Strain-specific immunity may drive adaptive polymorphism in the merozoite surface protein 1 of the rodent malaria parasite Plasmodium chabaudi.

Institute for Immunology and Infection Research, School of Biological Sciences, Ashworth Laboratories, The University of Edinburgh, The Kings Buildings, West Mains Road, Edinburgh EH93JT, UK.

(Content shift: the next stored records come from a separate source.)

**config.mk**
```make
export PLATFORM = sky130hd
export DESIGN_NAME = inst_dispatch_n
export DESIGN_NICKNAME = d
export VERILOG_FILES = /design/src/rtl/inst_dispatch_n_pkg.sv /design/src/rtl/inst_dispatch_n_dispatch_compact.sv /design/src/rtl/inst_dispatch_n.sv
export SDC_FILE = /design/constraint.sdc
export NUM_CORES = 1
export LEC_CHECK = 0
export BUFFER_PORTS_ARGS = -buffer_cell sky130_fd_sc_hd__buf_4
export CAP_MARGIN = 15
export CORE_AREA = 2 2 267 269
export CTS_CLUSTER_SIZE = 8
export DETAILED_ROUTE_END_ITERATION = 7
export DIE_AREA = 0 0 269 271
export SYNTH_ARGS = -nofsm -noshare
export SYNTH_HDL_FRONTEND = slang
export SYNTH_SLANG_ARGS = --single-unit
export TNS_END_PERCENT = 5
```
**constraint.sdc**
```tcl
create_clock -name clk -period 14.2 [get_ports clk]
set_input_delay 4.26 -clock clk [delete_from_list [all_inputs] [get_ports clk]]
set_output_delay 4.26 -clock clk [all_outputs]
set_load 0.03 [all_outputs]
```
**src/rtl/inst_dispatch_n_pkg.sv**
```systemverilog
// Shared types and sizing for the N-wide dispatch stage.
// Holds the rename-lane, issue-bus and ROB-entry layouts, the pointer widths
// (with wrap bit) and the writeback-wakeup match helper.
package inst_dispatch_n_pkg;

   localparam int WIDTH     = 2;
   localparam int ROB_DEPTH = 16;
   localparam int SQ_DEPTH  = 16;
   localparam int WB_PORTS  = 2;
   localparam int PREG_W    = 6;

   localparam int ROB_PTR_W = $clog2(ROB_DEPTH) + 1;
   localparam int SQ_PTR_W  = $clog2(SQ_DEPTH) + 1;
   localparam int CNT_W     = $clog2(WIDTH) + 1;
   localparam int IDX_W     = (WIDTH > 1) ? $clog2(WIDTH) : 1;

   typedef logic [PREG_W-1:0]    reg_addr_t;
   typedef logic [ROB_PTR_W-1:0] rob_ptr_t;
   typedef logic [SQ_PTR_W-1:0]  sq_ptr_t;
   typedef logic [ROB_PTR_W-2:0] rob_idx_t;
   typedef logic [SQ_PTR_W-2:0]  sq_idx_t;

   typedef enum logic [1:0] {
      Inst_Invalid  = 2'd0,
      Inst_Wait     = 2'd1,
      Inst_Complete = 2'd2
   } inst_state_e;

   typedef struct packed {
      logic        ex;
      logic [4:0]  code;
   } exception_t;

   typedef struct packed {
      logic [31:0] raw;
      logic        rf_we;
      logic [4:0]  dest;
   } inst_t;

   typedef struct packed {
      logic        valid;
      logic [31:0] pc;
      inst_t       inst;
      reg_addr_t   phy_dest;
      reg_addr_t   phy_src1;
      reg_addr_t   phy_src2;
      logic        src1_ready;
      logic        src2_ready;
      reg_addr_t   old_dest;
      logic        is_store_op;
      logic        is_movc;
      logic        is_priv;
      logic        is_eret;
      logic        br_taken;
      logic [3:0]  bpu_entry;
      exception_t  exception;
   } rename_lane_t;

   typedef struct packed {
      logic        valid;
      logic [31:0] pc;
      inst_t       inst;
      reg_addr_t   phy_dest;
      reg_addr_t   phy_src1;
      reg_addr_t   phy_src2;
      logic        src1_ready;
      logic        src2_ready;
      rob_idx_t    rob_entry_num;
      sq_idx_t     store_num;
      sq_idx_t     pre_store;
      logic        pre_store_ready;
      logic        is_store_op;
      logic        is_movc;
      logic        is_priv;
      logic        is_eret;
      logic        br_taken;
      logic [3:0]  bpu_entry;
   } decode_to_issue_bus_t;

   typedef struct packed {
      inst_state_e state;
      logic [31:0] pc;
      logic [4:0]  dest;
      reg_addr_t   phy_dest;
      reg_addr_t   old_dest;
      logic        is_store_op;
      logic        is_priv;
      logic        is_eret;
      logic        br_taken;
      logic [3:0]  bpu_entry;
      exception_t  exception;
      logic [31:0] verify_result;
   } rob_entry_t;

   // True when any valid writeback port names this physical register.
   // Register 0 is the hard-wired ready register and is never woken.
   function automatic logic wake_hit(input reg_addr_t                 preg,
                                     input logic [WB_PORTS-1:0]       wb_v,
                                     input reg_addr_t [WB_PORTS-1:0]  wb_p);
      logic hit;
      hit = 1'b0;
      for (int j = 0; j < WB_PORTS; j++) begin
         hit = hit | (wb_v[j] && (wb_p[j] == preg) && (preg != '0));
      end
      return hit;
   endfunction

endpackage

```
**src/rtl/inst_dispatch_n_dispatch_compact.sv**
```systemverilog
// Combinational compaction network for a dispatch group.
// Inputs : valid_i / store_i   per rename lane.
// Outputs: src_idx_o[k]  rename lane feeding output lane k
//          occ_o[k]      output lane k is occupied (k < n)
//          st_pre_o[k]   older valid stores ahead of output lane k
//          n_o / s_o     valid-lane and valid-store counts for the group
module dispatch_compact
   import inst_dispatch_n_pkg::*;
(
   input  logic [WIDTH-1:0]            valid_i,
   input  logic [WIDTH-1:0]            store_i,
   output logic [WIDTH-1:0][IDX_W-1:0] src_idx_o,
   output logic [WIDTH-1:0]            occ_o,
   output logic [WIDTH-1:0][CNT_W-1:0] st_pre_o,
   output logic [CNT_W-1:0]            n_o,
   output logic [CNT_W-1:0]            s_o
);

   logic [WIDTH-1:0][CNT_W-1:0] vpre_s;
   logic [WIDTH-1:0][CNT_W-1:0] spre_s;

   // Exclusive prefix counts of valid lanes and valid stores per input lane
   always_comb begin
      logic [CNT_W-1:0] vc;
      logic [CNT_W-1:0] sc;
      vc = '0;
      sc = '0;
      for (int i = 0; i < WIDTH; i++) begin
         vpre_s[i] = vc;
         spre_s[i] = sc;
         vc = vc + (valid_i[i] ? CNT_W'(1) : CNT_W'(0));
         sc = sc + ((valid_i[i] && store_i[i]) ? CNT_W'(1) : CNT_W'(0));
      end
      n_o = vc;
      s_o = sc;
   end

   // Output lane k takes the valid input lane whose valid prefix equals k
   always_comb begin
      for (int k = 0; k < WIDTH; k++) begin
         src_idx_o[k] = '0;
         occ_o[k]     = 1'b0;
         st_pre_o[k]  = '0;
         for (int i = 0; i < WIDTH; i++) begin
            logic hit;
            hit          = valid_i[i] && (vpre_s[i] == CNT_W'(k));
            src_idx_o[k] = hit ? IDX_W'(i) : src_idx_o[k];
            occ_o[k]     = hit ? 1'b1      : occ_o[k];
            st_pre_o[k]  = hit ? spre_s[i] : st_pre_o[k];
         end
      end
   end

endmodule

```
**src/rtl/inst_dispatch_n.sv**
```systemverilog
// N-wide registered dispatch stage between rename and issue queue / ROB.
// Compacts valid lanes, allocates ROB and store-queue numbers from its own
// speculative tails, checks capacity for the whole group, holds the group
// under back-pressure while snooping writeback wakeups, restores tails on flush.
// Ports: clk/reset (sync, active-high); flush + flush_*_tail restore values;
//        rob_head/store_head committed heads with wrap bit;
//        in_valid/in_ready/in_lane rename handshake; wb_valid/wb_preg wakeups;
//        out_valid/out_accept output handshake; decode_to_issue_bus,
//        map_to_rob_bus, out_cnt registered group outputs.
module inst_dispatch_n
   import inst_dispatch_n_pkg::*;
(
   input  logic                               clk,
   input  logic                               reset,
   input  logic                               flush,
   input  rob_ptr_t                           flush_rob_tail,
   input  sq_ptr_t                            flush_store_tail,
   input  rob_ptr_t                           rob_head,
   input  sq_ptr_t                            store_head,
   input  logic                               in_valid,
   output logic                               in_ready,
   input  rename_lane_t [WIDTH-1:0]           in_lane,
   input  logic [WB_PORTS-1:0]                wb_valid,
   input  reg_addr_t [WB_PORTS-1:0]           wb_preg,
   output logic                               out_valid,
   input  logic                               out_accept,
   output decode_to_issue_bus_t [WIDTH-1:0]   decode_to_issue_bus,
   output rob_entry_t [WIDTH-1:0]             map_to_rob_bus,
   output logic [CNT_W-1:0]                   out_cnt
);

   localparam int RN_W = ROB_PTR_W + 1;
   localparam int SN_W = SQ_PTR_W + 1;

   rob_ptr_t                         rob_tail_q, rob_tail_d;
   sq_ptr_t                          store_tail_q, store_tail_d;
   logic                             out_valid_q, out_valid_d;
   logic [CNT_W-1:0]                 cnt_q, cnt_d;
   decode_to_issue_bus_t [WIDTH-1:0] d2i_q, d2i_d, d2i_new_s;
   rob_entry_t [WIDTH-1:0]           rob_q, rob_d, rob_new_s;

   logic [WIDTH-1:0]            lane_v_s, lane_st_s, occ_s;
   logic [WIDTH-1:0][IDX_W-1:0] src_idx_s;
   logic [WIDTH-1:0][CNT_W-1:0] st_pre_s;
   logic [CNT_W-1:0]            n_s, s_s;
   rob_ptr_t                    rob_occ_s;
   sq_ptr_t                     sq_occ_s;
   logic                        room_s, accept_s;

   // Per-lane valid and store flags for the compaction network
   always_comb begin
      for (int i = 0; i < WIDTH; i++) begin
         lane_v_s[i]  = in_lane[i].valid;
         lane_st_s[i] = in_lane[i].is_store_op;
      end
   end

   dispatch_compact u_compact (
      .valid_i   (lane_v_s),
      .store_i   (lane_st_s),
      .src_idx_o (src_idx_s),
      .occ_o     (occ_s),
      .st_pre_o  (st_pre_s),
      .n_o       (n_s),
      .s_o       (s_s)
   );

   // Whole-group capacity check; occupancy subtraction wraps with the pointer width
   always_comb begin
      rob_occ_s = rob_tail_q - rob_head;
      sq_occ_s  = store_tail_q - store_head;
      room_s    = (({1'b0, rob_occ_s} + RN_W'(n_s)) <= RN_W'(ROB_DEPTH)) &&
                  (({1'b0, sq_occ_s}  + SN_W'(s_s)) <= SN_W'(SQ_DEPTH));
      in_ready  = !flush && room_s && (!out_valid_q || out_accept);
      accept_s  = in_valid && in_ready;
   end

   // Build the compacted group with allocated numbers and incoming wakeups
   always_comb begin
      logic         ex_seen;
      rename_lane_t ln;
      rob_ptr_t     rnum;
      sq_ptr_t      snum;
      sq_ptr_t      pnum;
      ex_seen = 1'b0;
      for (int k = 0; k < WIDTH; k++) begin
         ln   = in_lane[src_idx_s[k]];
         rnum = rob_tail_q + ROB_PTR_W'(k);
         snum = store_tail_q + SQ_PTR_W'(st_pre_s[k]);
         pnum = snum - SQ_PTR_W'(1);
         d2i_new_s[k] = '0;
         rob_new_s[k] = '0;
         if (occ_s[k]) begin
            // an exception in this or any older lane blocks issue for the rest
            ex_seen = ex_seen | ln.exception.ex;
            d2i_new_s[k].valid           = ~ex_seen;
            d2i_new_s[k].pc              = ln.pc;
            d2i_new_s[k].inst            = ln.inst;
            d2i_new_s[k].phy_dest        = ln.phy_dest;
            d2i_new_s[k].phy_src1        = ln.phy_src1;
            d2i_new_s[k].phy_src2        = ln.phy_src2;
            d2i_new_s[k].src1_ready      = ln.src1_ready | wake_hit(ln.phy_src1, wb_valid, wb_preg);
            d2i_new_s[k].src2_ready      = ln.src2_ready | wake_hit(ln.phy_src2, wb_valid, wb_preg);
            d2i_new_s[k].rob_entry_num   = rnum[ROB_PTR_W-2:0];
            d2i_new_s[k].store_num       = snum[SQ_PTR_W-2:0];
            d2i_new_s[k].pre_store       = pnum[SQ_PTR_W-2:0];
            d2i_new_s[k].pre_store_ready = (store_head == store_tail_q) && (st_pre_s[k] == '0);
            d2i_new_s[k].is_store_op     = ln.is_store_op;
            d2i_new_s[k].is_movc         = ln.is_movc;
            d2i_new_s[k].is_priv         = ln.is_priv;
            d2i_new_s[k].is_eret         = ln.is_eret;
            d2i_new_s[k].br_taken        = ln.br_taken;
            d2i_new_s[k].bpu_entry       = ln.bpu_entry;
            rob_new_s[k].state           = ln.exception.ex ? Inst_Complete : Inst_Wait;
            rob_new_s[k].pc              = ln.pc;
            rob_new_s[k].dest            = ln.inst.rf_we ? ln.inst.dest : 5'd0;
            rob_new_s[k].phy_dest        = ln.phy_dest;
            rob_new_s[k].old_dest        = ln.old_dest;
            rob_new_s[k].is_store_op     = ln.is_store_op;
            rob_new_s[k].is_priv         = ln.is_priv;
            rob_new_s[k].is_eret         = ln.is_eret;
            rob_new_s[k].br_taken        = ln.br_taken;
            rob_new_s[k].bpu_entry       = ln.bpu_entry;
            rob_new_s[k].exception       = ln.exception;
            rob_new_s[k].verify_result   = 32'd0;
         end else begin
            rob_new_s[k].state = Inst_Invalid;
         end
      end
   end

   // Next state: flush beats accept, accept beats consume, otherwise hold with wakeup
   always_comb begin
      out_valid_d  = out_valid_q;
      cnt_d        = cnt_q;
      d2i_d        = d2i_q;
      rob_d        = rob_q;
      rob_tail_d   = rob_tail_q;
      store_tail_d = store_tail_q;
      if (flush) begin
         out_valid_d  = 1'b0;
         rob_tail_d   = flush_rob_tail;
         store_tail_d = flush_store_tail;
      end else if (accept_s) begin
         out_valid_d  = (n_s != '0);
         cnt_d        = n_s;
         d2i_d        = d2i_new_s;
         rob_d        = rob_new_s;
         rob_tail_d   = rob_tail_q + ROB_PTR_W'(n_s);
         store_tail_d = store_tail_q + SQ_PTR_W'(s_s);
      end else if (out_accept) begin
         out_valid_d = 1'b0;
      end else if (out_valid_q) begin
         for (int k = 0; k < WIDTH; k++) begin
            d2i_d[k].src1_ready = d2i_q[k].src1_ready | wake_hit(d2i_q[k].phy_src1, wb_valid, wb_preg);
            d2i_d[k].src2_ready = d2i_q[k].src2_ready | wake_hit(d2i_q[k].phy_src2, wb_valid, wb_preg);
         end
      end else begin
         out_valid_d = out_valid_q;
      end
   end

   // State register with synchronous reset
   always_ff @(posedge clk) begin
      if (reset) begin
         out_valid_q  <= 1'b0;
         cnt_q        <= '0;
         d2i_q        <= '0;
         rob_q        <= '0;
         rob_tail_q   <= '0;
         store_tail_q <= '0;
      end else begin
         out_valid_q  <= out_valid_d;
         cnt_q        <= cnt_d;
         d2i_q        <= d2i_d;
         rob_q        <= rob_d;
         rob_tail_q   <= rob_tail_d;
         store_tail_q <= store_tail_d;
      end
   end

   assign out_valid           = out_valid_q;
   assign out_cnt             = cnt_q;
   assign decode_to_issue_bus = d2i_q;
   assign map_to_rob_bus      = rob_q;

endmodule

```
# Word-level counts from Yosys, hierarchy flattened
# Index checks and enable logic that the tools add are counted.
dict set report word_totals {
  ff_bits 433
  out_inout_bits 424
}
dict set report classes {
  n_addsub 13
  order_cmp 4
  n_eq_ne 19
  muxes 37
  n_bitwise 20
  reduce_logical 63
}
# operator count
set ops {}
lappend ops {{two-way mux 111 bit} 4}
lappend ops {{two-way mux 113 bit} 2}
lappend ops {{two-way mux 95 bit} 2}
lappend ops {{equality test 6 bit} 16}
lappend ops {{nonzero test 6 bit} 8}
lappend ops {{logical AND 1 bit} 42}
lappend ops {{two-way mux 5 bit} 6}
lappend ops {{two-way mux 2 bit} 12}
lappend ops {{OR 1 bit} 17}
lappend ops {{adder 5 x 2 -> 6 bit} 2}
lappend ops {{less-or-equal comparator 6 x 5 -> 1 bit (second input constant)} 2}
lappend ops {{two-way mux 1 bit} 11}
lappend ops {{adder 5 x 2 -> 5 bit} 2}
lappend ops {{subtractor 5 bit} 2}
lappend ops {{adder 4 x 2 -> 4 bit} 2}
lappend ops {{nonzero test 2 bit} 4}
lappend ops {{subtractor 4 x 1 -> 4 bit (second input constant)} 2}
lappend ops {{zero test 2 bit} 3}
lappend ops {{equality test 5 bit} 1}
lappend ops {{adder 2 bit} 2}
lappend ops {{adder 4 x 1 -> 4 bit (second input constant)} 1}
lappend ops {{< comparator 1 x 2 -> 1 bit (second input constant)} 2}
lappend ops {{inverter 1 bit} 3}
lappend ops {{AND reduction 3 bit} 1}
lappend ops {{other kinds (6)} 7}

# Longest topological paths before layout
# Gate-level depths: netlist of run 1.
dict set report depth {
  ltp_word 13
  ltp_mapped 17
}

# Hierarchy
# A second synthesis of run 1 with hierarchy kept.
dict set report hier_totals {
  hier_cells 2039
  area_unflattened_um2 17165.2
}
# module n_inst cells_per_inst area_per_inst_um2
set by_module_without_submodules {}
lappend by_module_without_submodules {inst_dispatch_n 1 2023 17043.8}
lappend by_module_without_submodules {dispatch_compact 1 16 121.4}

# Least setup slack after synthesis of run 1
# OpenSTA, ideal clock, no wires.
dict set report synth_path {
  path_kind {input -> output}
  startpoint {input in_lane[111] (netlist name)}
  endpoint {output in_ready}
  t_arrival_ns 7.680
  setup_slack_ns 2.260
  stages 14
  cell_sequence {ha_1 > clkbuf_1 > clkbuf_1 > inv_1 > fa_1 > nand2b_1 > o21ai_0 > nor3_1 > o2bb2ai_1 > o221ai_2 > buf_2 > clkbuf_1 > clkbuf_1 > a21oi_1}
}
dict set report synth_between {
  elab_chain_len 8
  elab_cells_between_ends 12
  classes_between {add/sub: 4; order compare: 2; mux: 2; reduce/logical: 4}
}
# item line
set synth_rtl {}
lappend synth_rtl {{start: declaration} inst_dispatch_n.sv:22} ;# input rename_lane_t [WIDTH-1:0] in_lane,
lappend synth_rtl {{logical AND 1 bit} inst_dispatch_n_dispatch_compact.sv:32} ;# sc = sc + ((valid_i[i] && store_i[i]) ? CNT_W'(1) : CNT_W'(0));
lappend synth_rtl {{two-way mux 1 bit} inst_dispatch_n_dispatch_compact.sv:32}
lappend synth_rtl {{adder 2 bit} inst_dispatch_n_dispatch_compact.sv:32}
lappend synth_rtl {{adder 5 x 2 -> 6 bit} inst_dispatch_n.sv:73} ;# (({1'b0, sq_occ_s} + SN_W'(s_s)) <= SN_W'(SQ_DEPTH));
lappend synth_rtl {{less-or-equal comparator 6 x 5 -> 1 bit} inst_dispatch_n.sv:73}
lappend synth_rtl {{logical AND 1 bit (*)} inst_dispatch_n.sv:72} ;# room_s = (({1'b0, rob_occ_s} + RN_W'(n_s)) <= RN_W'(ROB_DEPTH)) &&
lappend synth_rtl {{logical AND 1 bit (*) (2 in a row)} inst_dispatch_n.sv:74} ;# in_ready = !flush && room_s && (!out_valid_q || out_accept);
lappend synth_rtl {{end: declaration} inst_dispatch_n.sv:21} ;# output logic in_ready,
# Mark *: on every way between the ends. The rest lies on a longest branch, timed or not.

# Final worst setup path of run 1
dict set report layout_path {
  startpoint {input rob_head[0]}
  endpoint {output in_ready}
}
dict set report layout_between {
  elab_chain_len 6
}
# item line
set layout_rtl {}
lappend layout_rtl {{start: declaration} inst_dispatch_n.sv:18} ;# input rob_ptr_t rob_head,
lappend layout_rtl {{subtractor 5 bit} inst_dispatch_n.sv:70} ;# rob_occ_s = rob_tail_q - rob_head;
lappend layout_rtl {{adder 5 x 2 -> 6 bit} inst_dispatch_n.sv:72}
lappend layout_rtl {{less-or-equal comparator 6 x 5 -> 1 bit} inst_dispatch_n.sv:72}
lappend layout_rtl {{logical AND 1 bit} inst_dispatch_n.sv:72}
lappend layout_rtl {{logical AND 1 bit (2 in a row)} inst_dispatch_n.sv:74}
# No other way between the ends.

==> metrics.yaml, run 1 <==
setup_path:
  path_class: "in -> out"
  cp-end-kind: "output port"
  path_buf_inv: 5
  crit_fanout: 201
  cpPeakStageDelay_ns: 0.56
  critPathTopFamily: "buffers and inverters"
  crit_chain: "buf_4 -> ha_1 -> inv_1 -> fa_1 -> inv_1 -> fa_1 -> nand2b_1 -> o21ai_0 -> nor3_1 -> o2bb2ai_1 -> o221ai_4 -> buf_12 -> a21oi_1 -> buf_4"
  crit_arrival_ns: 7.32
  cp.required_ns: 9.94
  start_kind: "primary input"
  cpMaxStageDelayCell: "buf_12"
floorplan:
  num_rows: 97
  die_h_um: 271
  start_util: 0.227
  die_w_um: 269
  pin_count: 687
  core_area_mm2: 0.0698
  dieArea_mm2: 0.0729
global_route:
  grt_pass1_vias: 15502
  antenna_found_initial: 3
  grt-ovfl-total: 0
  track_usage: 0.183
  grt_max_degree: 202
  grt_pass1_wl_mm: 103
synthesis:
  ys.flop_type: "dfxtp_1"
  synth_edf_count: 0
  ys_ff_latch: 274
  syn_area_per_cell_um2: 8.30
  synth_compound_area_frac: 0.192
  synth_top_family_by_area: "compound AO/OA/AOI/OAI gates"
  yosys.cell_types.count: 55
  synth_xor_area_frac: 0.0619
  synth_seq_area_share: 0.346
  yosys_warnings: 0
  netlist_instances: 1909
  synth_simple_gate_area_frac: 0.151
  synth_fa_ha_area_frac: 0.0289
  syn_area_mm2: 0.0158
  muxShareOfSynthArea: 0.0849
  synth-async-reset-ratio: 0
clocking:
  postCtsHoldBufs: 0
  cts_resized: 0
  clock_path_buffers: 3
  path_clk_slew_ns: 0.05
  clk-insertion-delay-late_ns: 0.55
  numClockSinks: 274
  h-tree-depth: 2
  cts_setup_buffers: 0
  numCtsBuffers: 41
  cts_root_buffer: "clkbuf_16"
  cts_tree: "built"
cells_and_area:
  post-route-cell-area_mm2: 0.0213
  nets: 2585
  drive_above_1_share: 0.343
  multiInputGateArea_mm2: 0.00851
  ff_latch_area_mm2: 0.00549
  num-fill-cells: 7487
  area_growth_pct: 34.3
drt:
  first_iter_violations: 1362
  firstDrtPassIters: 5
  via_per_inst: 5.04
  routed_wl_mm: 70.7
  drc_errors: 0
  num_vias: 16336
  ant_nets: 0
  wl_per_cell_um: 21.8
timing:
  fin_crit_ns: 11.58
  min_period_over_period: 0.815
  worst_pin_slew_ns: 1.04
  finalSetupViolations: 0
  max_freq_mhz: 86.4
  hold_viol: 0
  whs_ns: 0.469
  tns_ns: 0
  skew_ns: 0.0128
  slew_headroom: 0.307
  drv_slew: 0
  rsz0062_at_grt: "no"
power:
  ir_drop_v: 0.0000677
  power.total_mw: 2.44
  powerDensity_mw_per_mm2: 115
  p_leak_nw: 8.44
job:
  cap_violations: 0
placement:
  hpwl_mm: 49.2
  port_buffers: 622
  placed_area_mm2: 0.0201
  gp_congestion: 0.887
min_path:
  hp-class: "reg -> reg"
outcome:
  outcome: "completed"
-- synth_stat cells, types with 3 or more instances --
cell,instances,area (um2)
a21o_1,3,22.5
a21oi_1,268,1340
a311oi_1,6,52.6
a31oi_1,3,18.8
and2_1,3,18.8
and3_1,6,37.5
and4_1,4,35.0
buf_1,9,33.8
buf_2,28,140
buf_4,160,1200
clkbuf_1,167,627
dfxtp_1,274,5490
fa_1,6,120
ha_1,27,338
inv_1,28,105
mux2_2,90,1010
mux2i_1,33,330
nand2_1,10,37.5
nand2b_1,8,50.1
nand3_1,18,90.1
nand4_1,250,1560
nor2_1,24,90.1
nor2b_1,3,18.8
nor3_1,14,70.1
nor4_1,21,131
o211ai_1,4,30.0
o21ai_0,264,1320
o22ai_1,7,43.8
or3_1,3,18.8
or4_1,26,195
xnor2_1,54,473
xor2_1,58,508
-- logic make-up (layout without fill, tap and decap cells) --
logic type | Yosys count | after routing
other | 1 | 65
xor gates and xnor gates | 112 | 112
and+or+nand+nor | 394 | 394
muxes | 123 | 123
adders and majority gates | 33 | 33
AOI/OAI and AO/OA | 577 | 577
buffers and inverters | 395 | 721
DFF | 274 | 274
-- flip-flops by register name (all words and copies together), names as in the netlist --
register	flops
decode_to_issue_bus	225
map_to_rob_bus	36
out_cnt	2
out_valid	1
rob_tail_q	5
store_tail_q	5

Infection, genetics and evolution: journal of molecular epidemiology and evolutionary genetics in infectious diseases (Impact Factor: 3.22). 03/2009; 9(2):248-55. DOI: 10.1016/j.meegid.2008.12.002
Source: PubMed

ABSTRACT Clinical immunity against malaria is slow to develop, poorly understood and strongly strain-specific. Understanding how strain-specific immunity develops and identifying the parasite antigens involved is crucial to developing effective vaccines against the disease. In previous experiments we have shown that strain-specific protective immunity (SSPI) exists between genetically distinct strains (cloned lines) of the rodent malaria parasite Plasmodium chabaudi chabaudi in mice [Cheesman, S., Raza, A., Carter, R., 2006. Mixed strain infections and strain-specific protective immunity in the rodent malaria parasite P. chabaudi chabaudi in mice. Infect. Immun. 74, 2996-3001]. In two subsequent studies, we identified the highly polymorphic Merozoite Surface Protein 1 (MSP-1) as being the principal candidate molecule for the control of SSPI against P. c. chabaudi malaria [Martinelli et al., 2005; Pattaradilokrat, S., Cheesman, S.J., Carter R., 2007. Linkage group selection: towards identifying genes controlling strain-specific protective immunity in malaria. PLoS ONE 2(9):e857]. In the present study, we sequenced the whole msp1 gene of several genetically distinct strains of P. chabaudi and found high levels of genetic diversity. Protein sequence alignments reveal extensive allelic polymorphism between the P. chabaudi strains, concentrated primarily within five regions of the protein. The 3'-end sequence region, encoding the C-terminal 21 kDa region (MSP-1(21)), which is analogous and homologous to MSP-1(19) of Plasmodium falciparum, appears to have been subject to balancing selection. We have found that the strains with the lowest sequence identity at MSP-1(21) (i.e. AS/CB and AJ/CB) induce robust and reciprocal SSPI in experimental mice. In contrast, two strains that do not induce reciprocal SSPI are identical at the 21 kDa region. Final identification of the region(s) controlling SSPI will provide important information to help guide decisions about MSP-1 based vaccines.